EXERCISE: Check each line of the listing for the word "pending" and give only the number of lines that have it.

[EXCERPTED RECORDS Boundary: Start]

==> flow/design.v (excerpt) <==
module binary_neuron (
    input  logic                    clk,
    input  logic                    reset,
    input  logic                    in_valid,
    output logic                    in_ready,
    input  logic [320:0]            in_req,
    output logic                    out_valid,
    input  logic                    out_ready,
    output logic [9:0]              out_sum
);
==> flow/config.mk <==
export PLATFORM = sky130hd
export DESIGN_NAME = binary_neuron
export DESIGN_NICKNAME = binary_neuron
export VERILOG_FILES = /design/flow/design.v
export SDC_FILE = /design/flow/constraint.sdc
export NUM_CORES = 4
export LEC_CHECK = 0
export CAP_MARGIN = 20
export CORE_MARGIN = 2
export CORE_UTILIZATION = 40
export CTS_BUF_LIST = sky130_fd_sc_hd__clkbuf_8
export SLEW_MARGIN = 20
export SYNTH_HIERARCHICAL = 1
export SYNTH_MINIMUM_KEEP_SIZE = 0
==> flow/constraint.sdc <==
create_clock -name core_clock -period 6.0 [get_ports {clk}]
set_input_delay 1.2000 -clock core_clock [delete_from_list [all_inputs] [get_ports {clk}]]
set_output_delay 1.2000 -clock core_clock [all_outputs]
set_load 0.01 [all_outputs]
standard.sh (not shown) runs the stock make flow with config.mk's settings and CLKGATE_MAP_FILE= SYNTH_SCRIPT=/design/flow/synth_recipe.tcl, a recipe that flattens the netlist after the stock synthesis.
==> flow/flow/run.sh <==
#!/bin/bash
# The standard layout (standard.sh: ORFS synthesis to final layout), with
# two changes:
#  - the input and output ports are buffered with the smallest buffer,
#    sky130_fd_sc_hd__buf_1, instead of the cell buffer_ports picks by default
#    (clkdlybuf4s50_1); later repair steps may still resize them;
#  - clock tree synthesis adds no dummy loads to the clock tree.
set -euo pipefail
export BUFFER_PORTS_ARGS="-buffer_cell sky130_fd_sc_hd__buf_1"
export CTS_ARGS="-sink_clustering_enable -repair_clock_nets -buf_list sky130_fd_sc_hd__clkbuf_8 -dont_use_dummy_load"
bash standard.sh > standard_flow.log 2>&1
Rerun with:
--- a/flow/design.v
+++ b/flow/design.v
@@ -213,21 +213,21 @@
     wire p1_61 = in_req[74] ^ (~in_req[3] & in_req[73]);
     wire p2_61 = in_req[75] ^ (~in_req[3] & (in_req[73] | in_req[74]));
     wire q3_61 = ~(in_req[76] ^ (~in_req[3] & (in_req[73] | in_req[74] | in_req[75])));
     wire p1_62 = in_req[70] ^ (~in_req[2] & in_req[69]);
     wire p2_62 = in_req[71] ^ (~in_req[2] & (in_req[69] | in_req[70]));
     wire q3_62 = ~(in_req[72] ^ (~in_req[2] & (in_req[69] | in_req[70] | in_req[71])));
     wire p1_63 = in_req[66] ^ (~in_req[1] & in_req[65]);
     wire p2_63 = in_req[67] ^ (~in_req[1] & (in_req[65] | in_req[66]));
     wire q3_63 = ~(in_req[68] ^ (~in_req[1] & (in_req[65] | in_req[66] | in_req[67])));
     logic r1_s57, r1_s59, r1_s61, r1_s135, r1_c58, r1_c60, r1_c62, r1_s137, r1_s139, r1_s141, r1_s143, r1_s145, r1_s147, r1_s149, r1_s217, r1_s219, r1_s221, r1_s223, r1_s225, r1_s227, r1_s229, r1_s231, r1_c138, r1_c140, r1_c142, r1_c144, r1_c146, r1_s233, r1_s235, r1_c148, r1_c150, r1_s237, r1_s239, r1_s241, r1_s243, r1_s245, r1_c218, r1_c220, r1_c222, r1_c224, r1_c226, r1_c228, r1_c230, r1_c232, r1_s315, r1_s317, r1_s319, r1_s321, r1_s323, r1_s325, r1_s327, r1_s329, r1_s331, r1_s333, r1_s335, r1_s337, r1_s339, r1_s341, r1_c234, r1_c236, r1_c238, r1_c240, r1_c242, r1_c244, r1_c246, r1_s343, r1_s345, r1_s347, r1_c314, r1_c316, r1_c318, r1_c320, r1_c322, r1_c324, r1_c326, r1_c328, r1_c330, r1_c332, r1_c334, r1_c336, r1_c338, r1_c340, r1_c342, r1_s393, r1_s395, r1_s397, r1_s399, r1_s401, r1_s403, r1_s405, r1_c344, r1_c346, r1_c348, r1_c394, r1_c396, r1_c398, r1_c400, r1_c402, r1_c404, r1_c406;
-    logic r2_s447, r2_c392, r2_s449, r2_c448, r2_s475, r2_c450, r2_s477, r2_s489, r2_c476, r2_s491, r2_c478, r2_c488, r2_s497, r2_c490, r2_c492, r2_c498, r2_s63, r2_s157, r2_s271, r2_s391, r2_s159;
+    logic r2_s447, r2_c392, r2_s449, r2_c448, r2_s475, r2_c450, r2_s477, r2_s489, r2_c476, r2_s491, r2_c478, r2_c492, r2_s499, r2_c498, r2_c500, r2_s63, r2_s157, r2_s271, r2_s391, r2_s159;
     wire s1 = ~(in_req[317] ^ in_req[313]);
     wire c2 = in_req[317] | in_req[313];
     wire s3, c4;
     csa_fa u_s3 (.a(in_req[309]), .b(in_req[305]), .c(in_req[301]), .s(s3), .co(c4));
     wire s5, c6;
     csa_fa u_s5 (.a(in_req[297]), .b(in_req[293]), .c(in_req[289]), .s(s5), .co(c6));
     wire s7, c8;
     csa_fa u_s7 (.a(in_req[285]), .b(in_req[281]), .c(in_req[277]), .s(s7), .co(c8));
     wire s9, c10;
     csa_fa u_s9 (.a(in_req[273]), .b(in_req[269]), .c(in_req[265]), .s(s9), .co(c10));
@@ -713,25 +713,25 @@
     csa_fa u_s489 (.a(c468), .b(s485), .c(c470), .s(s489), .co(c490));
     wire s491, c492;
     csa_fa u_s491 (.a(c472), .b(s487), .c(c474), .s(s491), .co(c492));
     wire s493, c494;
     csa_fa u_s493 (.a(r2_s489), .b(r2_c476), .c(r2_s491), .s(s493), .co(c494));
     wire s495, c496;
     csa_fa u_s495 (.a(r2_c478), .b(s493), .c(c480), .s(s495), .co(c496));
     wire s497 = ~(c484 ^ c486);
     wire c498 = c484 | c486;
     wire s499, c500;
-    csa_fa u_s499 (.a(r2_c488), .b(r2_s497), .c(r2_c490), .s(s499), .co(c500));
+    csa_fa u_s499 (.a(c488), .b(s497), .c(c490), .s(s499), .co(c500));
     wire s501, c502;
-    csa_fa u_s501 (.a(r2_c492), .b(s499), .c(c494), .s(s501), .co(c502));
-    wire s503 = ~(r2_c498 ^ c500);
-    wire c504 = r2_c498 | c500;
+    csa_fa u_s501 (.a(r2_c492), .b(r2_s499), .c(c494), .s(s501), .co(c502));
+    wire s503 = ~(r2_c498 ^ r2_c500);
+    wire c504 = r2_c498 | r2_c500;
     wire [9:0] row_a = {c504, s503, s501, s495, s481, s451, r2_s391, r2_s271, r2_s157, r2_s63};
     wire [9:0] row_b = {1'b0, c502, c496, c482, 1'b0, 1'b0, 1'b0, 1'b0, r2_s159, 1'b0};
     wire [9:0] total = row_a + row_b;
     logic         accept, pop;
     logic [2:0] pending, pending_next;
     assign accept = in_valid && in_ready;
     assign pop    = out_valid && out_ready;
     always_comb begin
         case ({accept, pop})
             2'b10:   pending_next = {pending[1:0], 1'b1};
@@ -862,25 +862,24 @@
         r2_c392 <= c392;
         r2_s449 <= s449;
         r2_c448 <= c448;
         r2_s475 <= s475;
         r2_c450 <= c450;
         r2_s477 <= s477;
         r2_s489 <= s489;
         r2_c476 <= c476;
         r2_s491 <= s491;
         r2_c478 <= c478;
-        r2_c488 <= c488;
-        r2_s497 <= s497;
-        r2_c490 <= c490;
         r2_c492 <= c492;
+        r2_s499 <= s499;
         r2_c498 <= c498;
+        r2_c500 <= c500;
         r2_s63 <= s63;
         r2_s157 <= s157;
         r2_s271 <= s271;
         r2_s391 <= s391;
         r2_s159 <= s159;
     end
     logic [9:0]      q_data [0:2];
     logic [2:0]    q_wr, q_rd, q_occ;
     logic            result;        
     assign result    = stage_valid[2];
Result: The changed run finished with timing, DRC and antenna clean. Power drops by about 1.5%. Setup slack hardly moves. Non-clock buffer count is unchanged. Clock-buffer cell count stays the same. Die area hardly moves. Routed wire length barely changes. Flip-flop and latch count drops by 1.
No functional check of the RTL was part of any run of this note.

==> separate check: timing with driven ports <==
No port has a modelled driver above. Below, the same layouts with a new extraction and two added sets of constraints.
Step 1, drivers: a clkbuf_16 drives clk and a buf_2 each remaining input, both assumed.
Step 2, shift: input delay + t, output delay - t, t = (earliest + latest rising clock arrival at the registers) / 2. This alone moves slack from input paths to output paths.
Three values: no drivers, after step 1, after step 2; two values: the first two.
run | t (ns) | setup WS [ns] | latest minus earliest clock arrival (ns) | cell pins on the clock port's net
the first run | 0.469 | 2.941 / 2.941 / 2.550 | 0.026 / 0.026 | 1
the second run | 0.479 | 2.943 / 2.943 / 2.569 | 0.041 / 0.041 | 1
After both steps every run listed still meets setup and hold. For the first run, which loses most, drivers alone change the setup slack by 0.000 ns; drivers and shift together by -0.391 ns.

[EXCERPTED RECORDS Boundary: End]
[EXCERPTED RECORDS Boundary: Start]

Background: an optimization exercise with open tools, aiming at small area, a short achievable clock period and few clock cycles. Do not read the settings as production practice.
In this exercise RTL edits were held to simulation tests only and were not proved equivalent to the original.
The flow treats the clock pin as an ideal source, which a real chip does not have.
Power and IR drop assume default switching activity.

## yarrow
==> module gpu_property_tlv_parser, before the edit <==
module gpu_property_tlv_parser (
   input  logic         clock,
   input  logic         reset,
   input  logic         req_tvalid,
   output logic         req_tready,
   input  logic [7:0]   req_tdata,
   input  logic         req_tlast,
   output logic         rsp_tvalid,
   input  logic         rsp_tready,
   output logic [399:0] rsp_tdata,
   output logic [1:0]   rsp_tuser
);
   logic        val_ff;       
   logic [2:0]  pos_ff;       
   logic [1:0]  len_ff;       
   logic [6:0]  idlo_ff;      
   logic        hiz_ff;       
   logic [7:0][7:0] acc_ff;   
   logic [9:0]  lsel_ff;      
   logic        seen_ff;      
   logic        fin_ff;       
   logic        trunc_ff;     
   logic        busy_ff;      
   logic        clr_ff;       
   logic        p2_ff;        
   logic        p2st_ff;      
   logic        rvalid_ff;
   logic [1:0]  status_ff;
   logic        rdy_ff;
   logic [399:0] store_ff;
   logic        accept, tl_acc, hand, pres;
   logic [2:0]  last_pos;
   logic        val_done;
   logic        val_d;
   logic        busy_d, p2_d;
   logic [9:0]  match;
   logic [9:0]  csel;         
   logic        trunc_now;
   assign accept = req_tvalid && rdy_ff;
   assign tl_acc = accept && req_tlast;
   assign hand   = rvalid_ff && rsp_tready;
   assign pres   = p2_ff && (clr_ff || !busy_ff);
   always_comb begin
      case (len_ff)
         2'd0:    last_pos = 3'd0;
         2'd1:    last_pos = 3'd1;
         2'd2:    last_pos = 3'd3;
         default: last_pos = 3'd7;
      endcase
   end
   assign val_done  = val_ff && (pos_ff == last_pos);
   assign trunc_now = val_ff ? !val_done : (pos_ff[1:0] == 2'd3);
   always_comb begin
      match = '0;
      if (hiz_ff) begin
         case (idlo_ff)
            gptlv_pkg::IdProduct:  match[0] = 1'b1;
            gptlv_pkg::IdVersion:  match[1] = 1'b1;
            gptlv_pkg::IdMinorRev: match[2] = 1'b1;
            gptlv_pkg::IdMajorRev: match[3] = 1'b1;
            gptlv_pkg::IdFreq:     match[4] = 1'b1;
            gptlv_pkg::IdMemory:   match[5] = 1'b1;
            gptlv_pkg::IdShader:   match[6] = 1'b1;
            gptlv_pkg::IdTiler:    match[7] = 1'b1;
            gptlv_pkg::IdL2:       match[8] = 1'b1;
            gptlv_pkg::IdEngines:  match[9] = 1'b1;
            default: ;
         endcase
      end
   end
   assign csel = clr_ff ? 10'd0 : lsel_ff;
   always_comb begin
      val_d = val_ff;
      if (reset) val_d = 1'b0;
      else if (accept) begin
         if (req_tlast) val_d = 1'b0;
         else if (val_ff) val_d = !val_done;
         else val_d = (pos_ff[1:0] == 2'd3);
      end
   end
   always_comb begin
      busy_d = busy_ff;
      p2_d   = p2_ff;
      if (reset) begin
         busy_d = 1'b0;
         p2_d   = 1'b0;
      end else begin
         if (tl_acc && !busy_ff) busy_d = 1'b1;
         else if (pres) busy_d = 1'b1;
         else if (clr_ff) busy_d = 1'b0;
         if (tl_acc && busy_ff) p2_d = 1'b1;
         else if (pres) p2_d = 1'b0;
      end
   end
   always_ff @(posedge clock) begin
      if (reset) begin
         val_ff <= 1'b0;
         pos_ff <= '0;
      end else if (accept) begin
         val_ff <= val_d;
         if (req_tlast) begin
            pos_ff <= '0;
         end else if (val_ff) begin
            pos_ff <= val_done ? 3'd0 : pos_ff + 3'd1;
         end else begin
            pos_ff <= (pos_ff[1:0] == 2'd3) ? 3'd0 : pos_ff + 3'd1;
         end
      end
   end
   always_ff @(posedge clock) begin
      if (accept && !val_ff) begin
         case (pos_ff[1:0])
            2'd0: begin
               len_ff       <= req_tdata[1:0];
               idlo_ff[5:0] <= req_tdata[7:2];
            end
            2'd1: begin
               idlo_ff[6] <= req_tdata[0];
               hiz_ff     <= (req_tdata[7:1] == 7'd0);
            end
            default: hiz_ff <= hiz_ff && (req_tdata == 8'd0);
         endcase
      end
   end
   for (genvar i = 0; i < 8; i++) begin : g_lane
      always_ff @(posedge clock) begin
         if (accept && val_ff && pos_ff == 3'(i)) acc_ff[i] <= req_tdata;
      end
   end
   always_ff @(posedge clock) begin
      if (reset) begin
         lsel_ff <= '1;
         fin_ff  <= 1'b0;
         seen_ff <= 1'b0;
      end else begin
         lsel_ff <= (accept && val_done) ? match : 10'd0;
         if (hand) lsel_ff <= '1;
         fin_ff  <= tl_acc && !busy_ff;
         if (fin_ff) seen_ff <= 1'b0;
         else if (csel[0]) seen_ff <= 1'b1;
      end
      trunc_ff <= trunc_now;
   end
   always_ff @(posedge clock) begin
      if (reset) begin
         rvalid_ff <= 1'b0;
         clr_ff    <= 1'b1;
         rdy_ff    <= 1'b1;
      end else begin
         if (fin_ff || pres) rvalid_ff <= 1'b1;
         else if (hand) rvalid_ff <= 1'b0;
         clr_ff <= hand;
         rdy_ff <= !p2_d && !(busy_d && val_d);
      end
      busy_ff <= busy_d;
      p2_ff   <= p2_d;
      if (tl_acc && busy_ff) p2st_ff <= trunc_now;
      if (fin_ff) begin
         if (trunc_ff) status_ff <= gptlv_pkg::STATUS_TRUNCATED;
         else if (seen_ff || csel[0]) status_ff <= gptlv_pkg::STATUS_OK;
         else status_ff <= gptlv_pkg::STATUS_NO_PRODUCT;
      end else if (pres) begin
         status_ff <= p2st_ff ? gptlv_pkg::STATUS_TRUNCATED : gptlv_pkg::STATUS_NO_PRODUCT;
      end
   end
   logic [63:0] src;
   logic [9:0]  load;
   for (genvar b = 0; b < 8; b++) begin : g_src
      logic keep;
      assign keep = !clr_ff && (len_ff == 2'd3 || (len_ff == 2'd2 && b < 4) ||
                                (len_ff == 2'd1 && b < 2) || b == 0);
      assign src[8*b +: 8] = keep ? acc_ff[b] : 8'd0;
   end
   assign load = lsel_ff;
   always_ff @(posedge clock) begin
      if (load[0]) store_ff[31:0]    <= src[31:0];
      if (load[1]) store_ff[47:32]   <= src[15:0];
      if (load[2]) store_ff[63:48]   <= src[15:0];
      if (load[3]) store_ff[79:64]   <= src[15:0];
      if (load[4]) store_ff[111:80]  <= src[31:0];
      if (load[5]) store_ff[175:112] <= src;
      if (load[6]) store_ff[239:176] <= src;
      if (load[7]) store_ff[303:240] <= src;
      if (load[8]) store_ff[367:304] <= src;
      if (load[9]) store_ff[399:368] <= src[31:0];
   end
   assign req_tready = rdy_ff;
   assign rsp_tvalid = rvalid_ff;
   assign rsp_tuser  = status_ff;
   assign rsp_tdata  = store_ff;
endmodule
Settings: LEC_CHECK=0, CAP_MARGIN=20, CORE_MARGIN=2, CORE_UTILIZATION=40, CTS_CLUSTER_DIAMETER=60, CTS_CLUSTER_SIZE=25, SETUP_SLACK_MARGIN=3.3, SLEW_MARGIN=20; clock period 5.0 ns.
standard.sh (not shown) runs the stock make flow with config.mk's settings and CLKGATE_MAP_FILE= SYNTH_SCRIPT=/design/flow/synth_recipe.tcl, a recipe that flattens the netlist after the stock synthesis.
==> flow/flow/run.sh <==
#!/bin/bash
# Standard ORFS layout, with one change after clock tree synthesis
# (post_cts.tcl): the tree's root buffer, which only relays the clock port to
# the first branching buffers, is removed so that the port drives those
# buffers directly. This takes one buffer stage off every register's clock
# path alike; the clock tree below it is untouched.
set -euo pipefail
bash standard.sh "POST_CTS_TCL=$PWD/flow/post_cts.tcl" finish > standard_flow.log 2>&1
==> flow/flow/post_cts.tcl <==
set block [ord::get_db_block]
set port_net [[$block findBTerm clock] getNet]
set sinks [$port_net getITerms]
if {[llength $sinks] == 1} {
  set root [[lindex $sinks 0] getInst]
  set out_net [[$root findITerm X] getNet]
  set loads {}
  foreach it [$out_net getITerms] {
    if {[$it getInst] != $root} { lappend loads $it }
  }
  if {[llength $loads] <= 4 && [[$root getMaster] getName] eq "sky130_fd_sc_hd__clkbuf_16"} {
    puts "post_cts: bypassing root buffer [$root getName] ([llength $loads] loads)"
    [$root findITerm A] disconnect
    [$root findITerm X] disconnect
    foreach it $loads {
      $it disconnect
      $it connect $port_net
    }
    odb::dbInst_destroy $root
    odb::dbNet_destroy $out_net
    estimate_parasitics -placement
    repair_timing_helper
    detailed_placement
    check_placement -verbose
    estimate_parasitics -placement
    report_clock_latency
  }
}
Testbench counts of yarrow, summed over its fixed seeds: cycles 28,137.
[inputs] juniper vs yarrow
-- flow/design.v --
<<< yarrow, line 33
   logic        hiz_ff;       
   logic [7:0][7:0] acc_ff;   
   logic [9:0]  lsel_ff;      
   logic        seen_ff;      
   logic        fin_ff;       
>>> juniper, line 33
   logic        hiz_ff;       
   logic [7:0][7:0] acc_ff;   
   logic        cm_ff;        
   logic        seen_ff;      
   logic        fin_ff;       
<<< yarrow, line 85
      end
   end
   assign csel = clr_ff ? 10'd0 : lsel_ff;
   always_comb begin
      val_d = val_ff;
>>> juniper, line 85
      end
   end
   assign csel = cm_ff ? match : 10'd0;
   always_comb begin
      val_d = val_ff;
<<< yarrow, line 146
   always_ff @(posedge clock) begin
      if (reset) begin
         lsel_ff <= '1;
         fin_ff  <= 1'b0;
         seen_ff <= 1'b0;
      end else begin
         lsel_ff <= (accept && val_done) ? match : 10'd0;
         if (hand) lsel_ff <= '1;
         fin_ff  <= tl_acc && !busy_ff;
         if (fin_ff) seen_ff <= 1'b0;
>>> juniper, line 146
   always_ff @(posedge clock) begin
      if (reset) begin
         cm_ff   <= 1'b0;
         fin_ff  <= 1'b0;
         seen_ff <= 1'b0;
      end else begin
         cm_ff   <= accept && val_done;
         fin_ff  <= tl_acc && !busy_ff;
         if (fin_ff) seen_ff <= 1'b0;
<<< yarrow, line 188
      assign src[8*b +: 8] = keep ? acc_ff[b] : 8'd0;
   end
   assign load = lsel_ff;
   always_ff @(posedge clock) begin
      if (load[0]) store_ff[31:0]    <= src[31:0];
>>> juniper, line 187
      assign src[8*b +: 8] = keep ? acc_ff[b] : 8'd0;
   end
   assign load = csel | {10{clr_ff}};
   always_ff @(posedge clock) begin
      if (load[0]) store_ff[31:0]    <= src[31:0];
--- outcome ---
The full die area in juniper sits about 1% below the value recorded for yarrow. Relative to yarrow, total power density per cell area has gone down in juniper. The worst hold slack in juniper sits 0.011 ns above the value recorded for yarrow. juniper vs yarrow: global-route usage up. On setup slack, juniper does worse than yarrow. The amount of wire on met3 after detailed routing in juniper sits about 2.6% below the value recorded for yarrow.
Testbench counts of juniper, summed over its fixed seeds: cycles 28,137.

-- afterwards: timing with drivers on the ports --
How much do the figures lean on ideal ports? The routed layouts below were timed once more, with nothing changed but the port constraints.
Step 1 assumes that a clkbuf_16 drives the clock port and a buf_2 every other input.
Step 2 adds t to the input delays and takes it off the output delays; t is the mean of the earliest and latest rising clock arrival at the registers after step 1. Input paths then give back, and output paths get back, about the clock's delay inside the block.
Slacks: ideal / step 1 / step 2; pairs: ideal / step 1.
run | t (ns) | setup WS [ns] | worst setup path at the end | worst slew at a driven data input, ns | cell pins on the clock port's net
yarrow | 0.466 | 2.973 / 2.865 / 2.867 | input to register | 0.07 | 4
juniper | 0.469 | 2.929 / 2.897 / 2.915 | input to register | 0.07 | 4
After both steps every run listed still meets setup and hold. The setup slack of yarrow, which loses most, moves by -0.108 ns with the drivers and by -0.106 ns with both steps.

[EXCERPTED RECORDS Boundary: End]

RESPONSE TO THIS TASK: 2